Russia’s foreign and domestic policy considerations are therefore key to the political and security developments in the three EaP countries during and after the COVID-19 crisis. But Russia will pose broader security concerns for its neighboring countries, even after the crisis is over. When faced with internal challenges, as Russia is right now, the Kremlin’s strategy is to find scapegoats, diverting attention from internal problems, and fueling patriotic sentiment. Ukraine, Moldova, Georgia, and their Western partners must be especially vigilant about any such Russian actions. Moldova finds itself in a less conflictual dynamic with Russia due to friendly relations at the leadership level. However, a controversial Russian loan agreement worth €200m sparked internal tensions between the Parliament and the Constitutional Court, due to obscure provisions which allegedly favor Russian companies and allow for private debt to be offloaded into Moldova’s public debt. This scheme is also considered as Russia’s attempt to force Moldova into assuming responsibility for some €7bn in debt that Transnistria has vis-à-vis Gazprom.

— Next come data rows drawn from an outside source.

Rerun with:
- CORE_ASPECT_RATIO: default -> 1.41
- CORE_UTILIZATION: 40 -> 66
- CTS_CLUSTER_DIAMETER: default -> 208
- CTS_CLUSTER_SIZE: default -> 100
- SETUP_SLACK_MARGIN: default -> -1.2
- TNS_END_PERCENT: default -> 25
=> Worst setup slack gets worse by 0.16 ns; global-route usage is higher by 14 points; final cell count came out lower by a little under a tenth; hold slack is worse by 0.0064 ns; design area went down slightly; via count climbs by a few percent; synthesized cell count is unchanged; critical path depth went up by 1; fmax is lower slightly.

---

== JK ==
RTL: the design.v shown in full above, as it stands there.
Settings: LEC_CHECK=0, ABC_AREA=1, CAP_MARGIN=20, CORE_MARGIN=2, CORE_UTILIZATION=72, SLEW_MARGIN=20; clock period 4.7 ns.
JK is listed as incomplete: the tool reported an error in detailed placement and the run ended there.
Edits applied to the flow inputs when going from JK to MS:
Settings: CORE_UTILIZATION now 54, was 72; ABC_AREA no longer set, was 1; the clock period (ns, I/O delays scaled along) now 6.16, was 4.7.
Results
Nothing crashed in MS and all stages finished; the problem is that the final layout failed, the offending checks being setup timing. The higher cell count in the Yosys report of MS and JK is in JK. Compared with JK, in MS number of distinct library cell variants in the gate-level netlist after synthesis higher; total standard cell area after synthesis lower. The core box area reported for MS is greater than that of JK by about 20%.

Although the EaP framework provided tangible support for these countries, its short-term capacity to retain leverage is challenged by a waning enthusiasm for reforms in Ukraine amid the COVID-19 crisis, while its longer-term perspectives remain uncertain. The EU’s assistance diplomacy also had debatable effects. A Chinese medical equipment delivery to Moldova sufficed to boost public perception of Chinese assistance, to the detriment of the EU’s long-term €100m aid package pledge. A robust EaP security dimension and a more pragmatic approach to cooperation with the EU (i.e. sectoral cooperation and engagement in the Three Seas) could provide more promising avenues for Ukraine, Moldova, and Georgia to strengthen their European trajectory. However, it is essential to develop a unified regional policy for the whole Black Sea region if these countries are to improve their resilience and become perceived as more valuable partners for the West.